→ WHAT IS EXPECTED
All that should come back is the lines of the data below from the one containing "run 2: worst" to the one containing "run 2: where", inclusive, exactly as they stand.
___ WORKING DATA ___
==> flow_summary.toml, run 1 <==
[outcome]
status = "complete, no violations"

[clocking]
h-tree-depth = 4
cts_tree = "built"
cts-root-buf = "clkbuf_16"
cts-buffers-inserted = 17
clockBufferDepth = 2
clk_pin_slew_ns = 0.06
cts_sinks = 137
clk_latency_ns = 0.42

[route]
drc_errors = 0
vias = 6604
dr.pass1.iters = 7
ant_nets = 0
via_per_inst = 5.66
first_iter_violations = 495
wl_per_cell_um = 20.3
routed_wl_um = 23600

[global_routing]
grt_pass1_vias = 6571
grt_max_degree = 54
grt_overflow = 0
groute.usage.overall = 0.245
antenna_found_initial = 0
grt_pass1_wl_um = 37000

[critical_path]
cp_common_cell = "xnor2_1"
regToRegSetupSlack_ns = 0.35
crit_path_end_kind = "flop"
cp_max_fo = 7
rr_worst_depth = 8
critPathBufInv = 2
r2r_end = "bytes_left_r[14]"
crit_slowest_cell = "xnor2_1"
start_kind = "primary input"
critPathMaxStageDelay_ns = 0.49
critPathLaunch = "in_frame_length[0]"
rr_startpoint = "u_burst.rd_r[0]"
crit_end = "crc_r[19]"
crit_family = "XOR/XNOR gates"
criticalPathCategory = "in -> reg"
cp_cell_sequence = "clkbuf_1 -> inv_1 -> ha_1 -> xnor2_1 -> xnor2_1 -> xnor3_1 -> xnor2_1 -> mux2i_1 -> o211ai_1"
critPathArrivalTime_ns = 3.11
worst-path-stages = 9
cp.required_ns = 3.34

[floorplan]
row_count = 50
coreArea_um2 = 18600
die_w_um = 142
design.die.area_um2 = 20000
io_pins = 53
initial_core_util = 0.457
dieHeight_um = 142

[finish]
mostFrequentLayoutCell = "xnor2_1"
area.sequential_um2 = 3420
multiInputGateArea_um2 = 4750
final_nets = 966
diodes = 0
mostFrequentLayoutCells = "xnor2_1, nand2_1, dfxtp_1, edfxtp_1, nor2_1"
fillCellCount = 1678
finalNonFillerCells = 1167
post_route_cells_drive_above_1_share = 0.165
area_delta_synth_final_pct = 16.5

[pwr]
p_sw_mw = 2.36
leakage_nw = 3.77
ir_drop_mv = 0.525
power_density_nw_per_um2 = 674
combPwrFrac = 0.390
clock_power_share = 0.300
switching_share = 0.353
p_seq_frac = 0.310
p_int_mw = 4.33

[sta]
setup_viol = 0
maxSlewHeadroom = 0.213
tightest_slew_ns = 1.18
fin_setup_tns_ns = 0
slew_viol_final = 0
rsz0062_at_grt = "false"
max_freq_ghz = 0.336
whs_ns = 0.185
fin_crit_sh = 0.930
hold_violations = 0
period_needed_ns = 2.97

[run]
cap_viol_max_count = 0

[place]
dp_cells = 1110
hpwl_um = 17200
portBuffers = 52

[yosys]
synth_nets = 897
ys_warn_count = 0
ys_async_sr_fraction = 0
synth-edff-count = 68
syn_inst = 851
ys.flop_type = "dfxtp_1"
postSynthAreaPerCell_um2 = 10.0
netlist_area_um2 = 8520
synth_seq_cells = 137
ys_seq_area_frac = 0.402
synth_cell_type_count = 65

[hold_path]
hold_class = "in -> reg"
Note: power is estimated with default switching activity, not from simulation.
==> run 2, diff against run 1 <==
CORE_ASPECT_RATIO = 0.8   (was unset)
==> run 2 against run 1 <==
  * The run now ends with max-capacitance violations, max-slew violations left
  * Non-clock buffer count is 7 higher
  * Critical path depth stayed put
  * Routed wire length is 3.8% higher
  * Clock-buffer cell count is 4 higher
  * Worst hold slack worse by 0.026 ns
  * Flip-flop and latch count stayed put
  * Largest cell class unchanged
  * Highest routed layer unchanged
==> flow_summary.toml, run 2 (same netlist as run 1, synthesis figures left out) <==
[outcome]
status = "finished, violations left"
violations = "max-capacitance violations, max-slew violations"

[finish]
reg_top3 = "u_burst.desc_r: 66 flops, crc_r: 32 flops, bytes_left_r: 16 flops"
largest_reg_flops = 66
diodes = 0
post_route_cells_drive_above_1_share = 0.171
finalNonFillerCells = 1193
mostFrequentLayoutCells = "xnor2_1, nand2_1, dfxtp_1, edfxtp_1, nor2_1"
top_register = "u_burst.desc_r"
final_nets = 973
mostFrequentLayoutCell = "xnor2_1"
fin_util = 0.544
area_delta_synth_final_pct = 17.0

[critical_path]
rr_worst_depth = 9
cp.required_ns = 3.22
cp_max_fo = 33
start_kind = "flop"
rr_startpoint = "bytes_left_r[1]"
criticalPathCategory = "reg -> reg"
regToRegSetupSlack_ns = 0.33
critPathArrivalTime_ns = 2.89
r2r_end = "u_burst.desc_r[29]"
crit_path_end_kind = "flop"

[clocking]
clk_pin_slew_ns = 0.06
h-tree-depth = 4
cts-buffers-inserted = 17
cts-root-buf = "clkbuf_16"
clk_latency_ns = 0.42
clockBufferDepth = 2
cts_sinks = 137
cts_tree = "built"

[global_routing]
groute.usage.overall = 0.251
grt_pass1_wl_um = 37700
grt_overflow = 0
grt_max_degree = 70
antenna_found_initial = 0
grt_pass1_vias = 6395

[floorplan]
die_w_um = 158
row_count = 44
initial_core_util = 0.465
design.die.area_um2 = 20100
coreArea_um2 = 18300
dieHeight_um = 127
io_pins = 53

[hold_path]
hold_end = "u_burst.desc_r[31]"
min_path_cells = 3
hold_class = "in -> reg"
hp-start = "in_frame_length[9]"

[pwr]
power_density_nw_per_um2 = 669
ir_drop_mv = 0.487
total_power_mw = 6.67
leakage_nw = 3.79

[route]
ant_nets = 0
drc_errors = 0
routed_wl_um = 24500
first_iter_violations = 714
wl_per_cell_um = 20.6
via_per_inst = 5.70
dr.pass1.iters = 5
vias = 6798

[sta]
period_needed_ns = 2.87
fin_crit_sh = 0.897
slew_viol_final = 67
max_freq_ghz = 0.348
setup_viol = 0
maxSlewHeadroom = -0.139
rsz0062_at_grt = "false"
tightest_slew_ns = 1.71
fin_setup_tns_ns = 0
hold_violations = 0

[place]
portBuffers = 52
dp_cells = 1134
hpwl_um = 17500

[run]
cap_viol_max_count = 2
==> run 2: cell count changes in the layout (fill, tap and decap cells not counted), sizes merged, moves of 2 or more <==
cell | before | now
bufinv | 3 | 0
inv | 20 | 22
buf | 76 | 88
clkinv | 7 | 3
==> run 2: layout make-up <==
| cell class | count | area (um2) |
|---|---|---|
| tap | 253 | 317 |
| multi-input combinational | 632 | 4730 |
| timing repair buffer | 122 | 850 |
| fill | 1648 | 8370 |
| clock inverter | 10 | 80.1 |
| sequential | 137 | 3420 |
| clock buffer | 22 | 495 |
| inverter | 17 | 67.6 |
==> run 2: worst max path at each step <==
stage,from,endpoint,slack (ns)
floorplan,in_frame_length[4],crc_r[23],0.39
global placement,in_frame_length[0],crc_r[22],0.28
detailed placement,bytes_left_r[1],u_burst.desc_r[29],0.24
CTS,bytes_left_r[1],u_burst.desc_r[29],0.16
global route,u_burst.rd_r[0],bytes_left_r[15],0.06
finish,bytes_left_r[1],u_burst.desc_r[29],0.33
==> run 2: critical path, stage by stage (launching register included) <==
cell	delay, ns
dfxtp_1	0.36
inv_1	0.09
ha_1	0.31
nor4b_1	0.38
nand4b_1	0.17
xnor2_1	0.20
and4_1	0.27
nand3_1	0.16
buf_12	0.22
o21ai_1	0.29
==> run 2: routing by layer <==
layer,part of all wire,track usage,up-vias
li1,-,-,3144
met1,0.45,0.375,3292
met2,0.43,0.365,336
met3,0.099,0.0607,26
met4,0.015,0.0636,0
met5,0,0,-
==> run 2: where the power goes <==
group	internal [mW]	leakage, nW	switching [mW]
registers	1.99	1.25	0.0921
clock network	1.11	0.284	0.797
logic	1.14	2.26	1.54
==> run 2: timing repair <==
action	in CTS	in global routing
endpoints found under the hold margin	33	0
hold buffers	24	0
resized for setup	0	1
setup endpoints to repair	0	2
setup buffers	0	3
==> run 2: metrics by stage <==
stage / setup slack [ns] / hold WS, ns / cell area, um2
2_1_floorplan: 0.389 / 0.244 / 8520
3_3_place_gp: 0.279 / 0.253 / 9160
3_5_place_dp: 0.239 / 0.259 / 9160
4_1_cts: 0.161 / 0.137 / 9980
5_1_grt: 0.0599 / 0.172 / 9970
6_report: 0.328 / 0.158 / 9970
___
→ RESPONSE AREA
==> run 2: worst max path at each step <==
stage,from,endpoint,slack (ns)
floorplan,in_frame_length[4],crc_r[23],0.39
global placement,in_frame_length[0],crc_r[22],0.28
detailed placement,bytes_left_r[1],u_burst.desc_r[29],0.24
CTS,bytes_left_r[1],u_burst.desc_r[29],0.16
global route,u_burst.rd_r[0],bytes_left_r[15],0.06
finish,bytes_left_r[1],u_burst.desc_r[29],0.33
==> run 2: critical path, stage by stage (launching register included) <==
cell	delay, ns
dfxtp_1	0.36
inv_1	0.09
ha_1	0.31
nor4b_1	0.38
nand4b_1	0.17
xnor2_1	0.20
and4_1	0.27
nand3_1	0.16
buf_12	0.22
o21ai_1	0.29
==> run 2: routing by layer <==
layer,part of all wire,track usage,up-vias
li1,-,-,3144
met1,0.45,0.375,3292
met2,0.43,0.365,336
met3,0.099,0.0607,26
met4,0.015,0.0636,0
met5,0,0,-
==> run 2: where the power goes <==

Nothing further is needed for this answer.